The updated strategy will focus on three broad pillars, production, domestic hydrogen use, including for transport and remote applications, and export.
On production, the paper said: “Renewable electricity and renewable hydrogen generation at scale requires large amounts of suitable land to be viable.
“Despite the State’s significant expanses of land, there is a high level of competing interest for conservation, mining, industrial and pastoral uses, and investment is required to transform some land to become project ready.
“An ability to balance competing interests and uses, along with the approvals needed to enable land access, is a key consideration for project viability, environmental and community benefit.

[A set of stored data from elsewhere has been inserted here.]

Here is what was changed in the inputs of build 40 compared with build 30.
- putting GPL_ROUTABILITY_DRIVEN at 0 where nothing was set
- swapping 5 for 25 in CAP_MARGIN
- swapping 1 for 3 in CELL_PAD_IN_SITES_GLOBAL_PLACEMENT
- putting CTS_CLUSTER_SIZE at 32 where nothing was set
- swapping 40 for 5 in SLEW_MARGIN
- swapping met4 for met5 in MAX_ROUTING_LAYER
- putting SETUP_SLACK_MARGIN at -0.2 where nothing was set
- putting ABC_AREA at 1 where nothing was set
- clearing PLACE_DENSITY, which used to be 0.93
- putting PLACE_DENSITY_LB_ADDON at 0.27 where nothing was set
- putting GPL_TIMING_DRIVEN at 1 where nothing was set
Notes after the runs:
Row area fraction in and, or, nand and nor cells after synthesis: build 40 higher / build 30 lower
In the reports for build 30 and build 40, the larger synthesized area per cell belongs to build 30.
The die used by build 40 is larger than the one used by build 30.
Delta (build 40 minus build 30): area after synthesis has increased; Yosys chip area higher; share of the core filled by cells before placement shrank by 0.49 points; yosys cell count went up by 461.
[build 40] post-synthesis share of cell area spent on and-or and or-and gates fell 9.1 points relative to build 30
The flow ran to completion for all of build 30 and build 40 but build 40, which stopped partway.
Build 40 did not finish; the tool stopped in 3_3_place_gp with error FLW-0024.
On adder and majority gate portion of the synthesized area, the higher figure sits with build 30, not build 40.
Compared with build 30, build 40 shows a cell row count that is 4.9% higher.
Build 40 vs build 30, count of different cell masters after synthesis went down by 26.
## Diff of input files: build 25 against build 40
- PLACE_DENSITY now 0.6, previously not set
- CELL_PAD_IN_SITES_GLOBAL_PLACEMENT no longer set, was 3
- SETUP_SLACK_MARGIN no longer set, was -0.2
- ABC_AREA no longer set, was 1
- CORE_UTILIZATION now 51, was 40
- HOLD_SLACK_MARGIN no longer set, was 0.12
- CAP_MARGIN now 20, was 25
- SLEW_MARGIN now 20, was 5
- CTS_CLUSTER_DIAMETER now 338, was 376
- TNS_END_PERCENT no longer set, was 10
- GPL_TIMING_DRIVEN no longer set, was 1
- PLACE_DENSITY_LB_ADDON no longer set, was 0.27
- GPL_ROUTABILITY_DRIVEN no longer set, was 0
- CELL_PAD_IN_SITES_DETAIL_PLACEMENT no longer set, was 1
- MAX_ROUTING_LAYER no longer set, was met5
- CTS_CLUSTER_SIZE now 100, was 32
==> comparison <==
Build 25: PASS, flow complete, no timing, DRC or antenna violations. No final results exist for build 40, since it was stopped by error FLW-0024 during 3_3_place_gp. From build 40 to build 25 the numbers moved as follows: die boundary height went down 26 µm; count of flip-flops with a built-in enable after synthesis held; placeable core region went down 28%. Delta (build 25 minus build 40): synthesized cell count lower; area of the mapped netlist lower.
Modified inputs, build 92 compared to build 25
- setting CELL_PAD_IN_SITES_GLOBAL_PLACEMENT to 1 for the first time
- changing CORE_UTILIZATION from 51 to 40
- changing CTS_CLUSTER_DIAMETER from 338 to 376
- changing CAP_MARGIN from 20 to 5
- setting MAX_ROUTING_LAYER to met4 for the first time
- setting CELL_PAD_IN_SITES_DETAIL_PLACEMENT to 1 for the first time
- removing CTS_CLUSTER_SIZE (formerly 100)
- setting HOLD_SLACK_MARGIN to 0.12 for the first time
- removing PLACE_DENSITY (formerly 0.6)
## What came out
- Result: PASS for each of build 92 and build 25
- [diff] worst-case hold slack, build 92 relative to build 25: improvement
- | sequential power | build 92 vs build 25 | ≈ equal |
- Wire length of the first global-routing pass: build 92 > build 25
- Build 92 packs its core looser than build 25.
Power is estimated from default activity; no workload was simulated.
Setup of v43:
==> flow/design.v (excerpt) <==
module RegisterFile32Bits(DataIn,DataA,DataB,RdAddress1,RdAddress2,WrtAddress,clk,Reset,Wenable);
clock: 9.78 ns
lec_check: 0
abc_area: 1
cap_margin: 25
core_margin: 2
core_utilization: 50
cts_cluster_diameter: 120
cts_cluster_size: 39
gpl_routability_driven: 0
gpl_timing_driven: 0
hold_slack_margin: 0.01
max_routing_layer: met5
min_routing_layer: met2
place_density_lb_addon: 0.17
slew_margin: 20
tns_end_percent: 95
run.sh (not shown) runs the stock make flow with config.mk's settings and CLKGATE_MAP_FILE=.
For v43, the flow was terminated by a tool error in global routing (5_1_grt) and produced no final design.
## Diff of input files: v19 against v43
- ABC_AREA: 1 -> unset
- GPL_ROUTABILITY_DRIVEN: 0 -> unset
- TNS_END_PERCENT: 95 -> unset
- CTS_CLUSTER_SIZE: 39 -> unset
- CTS_CLUSTER_DIAMETER: 120 -> unset
- CAP_MARGIN: 25 -> 20
- MIN_ROUTING_LAYER: met2 -> unset
- HOLD_SLACK_MARGIN: 0.01 -> unset
- PLACE_DENSITY_LB_ADDON: 0.17 -> unset
- MAX_ROUTING_LAYER: met5 -> met4
- GPL_TIMING_DRIVEN: 0 -> unset
- CORE_UTILIZATION: 50 -> 66
- the clock period (ns, I/O delays scaled along): 9.78 -> 3.78
[summary]
From the logs: v19 reached the end of the flow and failed the layout checks with negative setup slack.
Summary: with v43 as the reference, total number of placement rows in v19 moved down by more than 10%.
Changes observed in v19 relative to v43: die size shows a reduction of about 27%, synthesized area decreased by about 4% relative to the old numbers.
## Diff of input files: v34 against v19
- SETUP_SLACK_MARGIN newly set to 0.52
- CAP_MARGIN changed from 20 to 35
- CORE_UTILIZATION changed from 66 to 70
Findings:
v34 against v19: post-cts resize count went up 75%, count of pins on the block boundary comparable, core outline area lost 5400 um^2, number of placement rows lower. Changes observed in v34 relative to v19: floorplan die height fell 2.9%, starting density of the core +4.7 points, area after detailed placement now smaller, sum of net half-perimeters after detailed placement -1.1%. Of v34 and v19, the run reporting the lower die size was v34. global routing (5_1_grt): v34 exited with error.
What v46 does differently from v34 at the input level:
- CORE_UTILIZATION now 50, was 70
- CAP_MARGIN now 20, was 35
- SETUP_SLACK_MARGIN no longer set, was 0.52
- MAX_ROUTING_LAYER no longer set, was met4
- the clock period (ns, I/O delays scaled along) now 7.0, was 3.78
--- outcome ---
- Taking v34 as the reference, in v46 count of standard-cell rows increased by 19 relative to the old numbers; die width +about 18%; total core area increased 41%; full die area moved up.
- v46 finished every stage and its layout cleared the timing, design-rule and antenna checks.
- Re instance count of the mapped netlist: no difference whatsoever between v46 and v34.
- On number of setup buffers added after CTS, the lower figure sits with v46, not v34.
- Count of instances resized after the clock tree is built delta for v46 relative to v34: 540 lower

build 1:
Starting RTL as in the previous note.
export LEC_CHECK = 0
export ABC_AREA = 0
export CAP_MARGIN = 15
export CELL_PAD_IN_SITES_GLOBAL_PLACEMENT = 0
export CORE_ASPECT_RATIO = 0.77
export CORE_MARGIN = 2
export CORE_UTILIZATION = 71
export CTS_CLUSTER_SIZE = 63
export MAX_ROUTING_LAYER = met5
export SETUP_SLACK_MARGIN = 1.02
export SLEW_MARGIN = 20
create_clock -name core_clock -period 3.86 [get_ports {clk}]
Build 1 | ERROR | 5_1_grt
Here is what was changed in the inputs of build 46 compared with build 1.
- CELL_PAD_IN_SITES_GLOBAL_PLACEMENT no longer set, was 0
- CTS_CLUSTER_DIAMETER now 354, previously not set
- ABC_AREA no longer set, was 0
- CORE_UTILIZATION now 72, was 71
- CORE_ASPECT_RATIO no longer set, was 0.77
- CAP_MARGIN now 20, was 15
- CTS_CLUSTER_SIZE now 22, was 63
- MAX_ROUTING_LAYER now met4, was met5
- SETUP_SLACK_MARGIN now -0.29, was 1.02
- HOLD_SLACK_MARGIN now 0.29, previously not set
- the clock period (ns, I/O delays scaled along) now 3.81, was 3.86
[summary]
Ran to the end and failed final checks on negative setup slack: build 46.
Estimated wirelength of the detail-placed design on build 46 is up relative to build 1.
Clock tree buffer depth essentially unchanged between build 46 and build 1.
Compared with build 1, build 46 shows a total core area that is about 1% lower.
Setup slack at placement was higher in the run labelled build 46.
Re synthesized cell count: no difference whatsoever between build 46 and build 1.
Re sequential fraction of the synthesis area: no difference whatsoever between build 1 and build 46.
Build 46 ends up with a die area that is about 1.4% lower than in build 1.
What build 3 does differently from build 46 at the input level:
- putting MIN_ROUTING_LAYER at met2 where nothing was set
- putting PLACE_DENSITY_LB_ADDON at 0.17 where nothing was set
- clearing MAX_ROUTING_LAYER, which used to be met4
- swapping 20 for 0 in CAP_MARGIN
- swapping 354 for 120 in CTS_CLUSTER_DIAMETER
- clearing CTS_CLUSTER_SIZE, which used to be 22
- swapping 0.29 for 0.01 in HOLD_SLACK_MARGIN
- putting ABC_AREA at 1 where nothing was set
- swapping 72 for 50 in CORE_UTILIZATION
- putting GPL_TIMING_DRIVEN at 0 where nothing was set
- clearing SETUP_SLACK_MARGIN, which used to be -0.29
- swapping 3.81 for 7.0 in the clock period (ns, I/O delays scaled along)
## What came out
Build 3 ended up with a higher post-synth area from yosys stat than build 46 did. Summary of the comparison: post-placement setup slack is higher in build 3, relative to build 46. Of build 3 and build 46, it is build 3 that has the lower register area share after synthesis. When build 3 is set beside build 46, its post-cts resize count turns out to be 129 smaller. The flow ended early for build 3: it failed with a tool error in 5_1_grt. Looking at weighted congestion at the end of routability-driven global placement, build 3 sits 29% above build 46. Between build 46 and build 3, number of H-tree levels increased.
The following lists how build 85 was set up differently from build 3:
- CTS_CLUSTER_DIAMETER removed (was 120)
- MIN_ROUTING_LAYER removed (was met2)
- PLACE_DENSITY_LB_ADDON removed (was 0.17)
- GPL_TIMING_DRIVEN removed (was 0)
- ABC_AREA removed (was 1)
- CTS_CLUSTER_SIZE newly set to 32
- HOLD_SLACK_MARGIN removed (was 0.01)
- SETUP_SLACK_MARGIN newly set to 1.1
- CORE_UTILIZATION changed from 50 to 69
- CAP_MARGIN changed from 0 to 20
- the clock period (ns, I/O delays scaled along) changed from 7.0 to 3.78
### Flow results
Build 85 did not finish; the tool stopped in 5_1_grt with error ODB-0269.
Build 85 against build 3: synthesized cell count shows a reduction of 35%, placeable core area moved down, tally of unique sky130hd cells used after synthesis saw an increase, area of the synthesized netlist per yosys stat now sits lower.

“In addition, land and infrastructure for equipment imports, such as wind turbine blades, needs to be planned.”
Other challenges included approval times, renewable electricity capacity, sustainable water use, offtake certainty, access to high voltage infrastructure and cost-competitiveness.
On domestic use, it said WA’s public and private sectors should prioritise the highest impact end uses such as decarbonising heavy industry and use as a feedstock for production of green steel, cement, aluminium, and glass production and refining.
Low-cost transport, storage and distribution of renewable hydrogen remain important challenges to overcome.
The paper said the global market for renewable hydrogen is expanding, presenting an important economic opportunity for WA as a leading energy and resource export economy.
“The renewable hydrogen export market has many prospective players, and the infrastructure and technology to export renewable hydrogen is changing quickly,” it said.
“Growing low-cost competition and offtake certainty are key challenges facing the renewable hydrogen export market.
“Additionally, significant work needs to be undertaken on the possibility of transforming existing export infrastructure to become suitable for hydrogen export. Improving technical feasibility to produce green commodities using renewable hydrogen is also an important step.”